Черная голубка
Қосымшада ыңғайлырақҚосымшаны жүктеуге арналған QRRuStore · Samsung Galaxy Store
Huawei AppGallery · Xiaomi GetApps

автордың кітабын онлайн тегін оқу  Черная голубка

Николай Солярий

Черная голубка

Шрифты предоставлены компанией «ПараТайп»

Для связи с автором e-mail: nsolyri@yandex.ru

© Николай Солярий, 2017

Читатель вместе с героями рассказов Николая Солярия переживает, радуется, удивляется всему многообразию окружающего мира. Герои его рассказов — это не схемы, это живые люди. Потому так сильны сопереживания читателей, чувствующих в его рассказах биение пульса настоящей жизни. От рассказа «Сахарок» до откровенной буффонады «Синий лён». Особой глубиной отличается рассказ-притча «Каин» — история страсти, перешедшей в безумие, когда преступление становится нормой, когда человек лишён души.

18+

ISBN 978-5-4485-3685-4

Создано в интеллектуальной издательской системе Ridero

Оглавление

  1. Черная голубка
  2. Сахарок
  3. Едри твою мать
  4. Черная голубка
  5. Синий лён
  6. Левша
  7. Синеглазка
  8. Спаси и сохрани
  9. Каин

Сахарок

Из всех природных и рукотворных чудес степного Алтая нельзя обойти вниманием посёлок, раскинувшийся в трёх ки­лометрах от Алейска на берегу реки Алей, получивший своё официальное название от расположенного там сахарного за­вода. Местные власти, не обременяя себя фантазией, дали ему имя Сахарный завод. Но народу, полюбившему этот оазис в степи, пришлось по душе другое название, которое прижилось и звучало от всех — от местных и приезжих — Са­харок. Трёхкилометровая дорога, связывающая через степь Алейск с Сахарком, была удивительно красивой: по всей её длине с обеих сторон в ряд росли высокие тополя, стволы которых были побелены известью. Зимой деревья служили снегозадерживающим щитом. Метели и бураны в феврале и марте были здесь настоящим бедствием, порой просто па­рализовали передвижение людей и транспорта на несколько недель.

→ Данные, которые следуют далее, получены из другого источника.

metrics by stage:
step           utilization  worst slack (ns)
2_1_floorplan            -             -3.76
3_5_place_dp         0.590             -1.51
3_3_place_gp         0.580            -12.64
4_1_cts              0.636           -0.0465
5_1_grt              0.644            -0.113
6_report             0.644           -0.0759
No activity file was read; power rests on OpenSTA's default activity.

Кусочками извести были также отсыпаны края дороги, украшая её словно белыми лентами. В посёлке было побеле­но всё: дома, сараи, заборы и штакетник, потому как извести было здесь в избытке: она применялась в сахарном производ­стве и завозилась сюда в огромном количестве. Посёлок от такой побелки выглядел чистым и опрятным и своей белиз­ной ещё раз подтверждал своё название Сахарок. Все тру­доспособные жители посёлка были заняты на производстве сахара. Других предприятий здесь не было и всё казённое тут принадлежало сахарному заводу — восьмиквартирные двухэтажки (их было десятка полтора) и бараки для депор­тированных немецких и эстонских семей. В общем, всё — от туалетов до артезианских колодцев — было заводским. Хотя завод здесь был сахарным, но жизнь сладкой не была, пото­му как наступила зима сорок третьего года.

Но мне бы хотелось вернуться в недалёкое прошлое, в довоенные годы. Тогда Наташа — гордость своих родителей — заканчивала учёбу в техникуме общественного питания по специальности «химик-технолог сахарного производства». Ждала она этого дня, как ждёт малоимущая семья аванс или получку, подсчитывала каждый день, только что в календаре дни крестиком не перечёркивала. Очень по отцу с матерью и родному Барнаулу соскучилась. Она с самого начала знала, что распределение у неё будет туда, откуда была направлена на учёбу, и ни о каком другом месте даже не помышляла. Но в жизни произошёл неожиданный поворот — влюбилась наша Наташа, и в кого? В своего сокурсника, которого рань­ше не замечала, и произошло это не на вечеринке и не в парке на танцах, а в том месте, где, казалось, влюбляться категорически запрещено. На комсомольском собрании.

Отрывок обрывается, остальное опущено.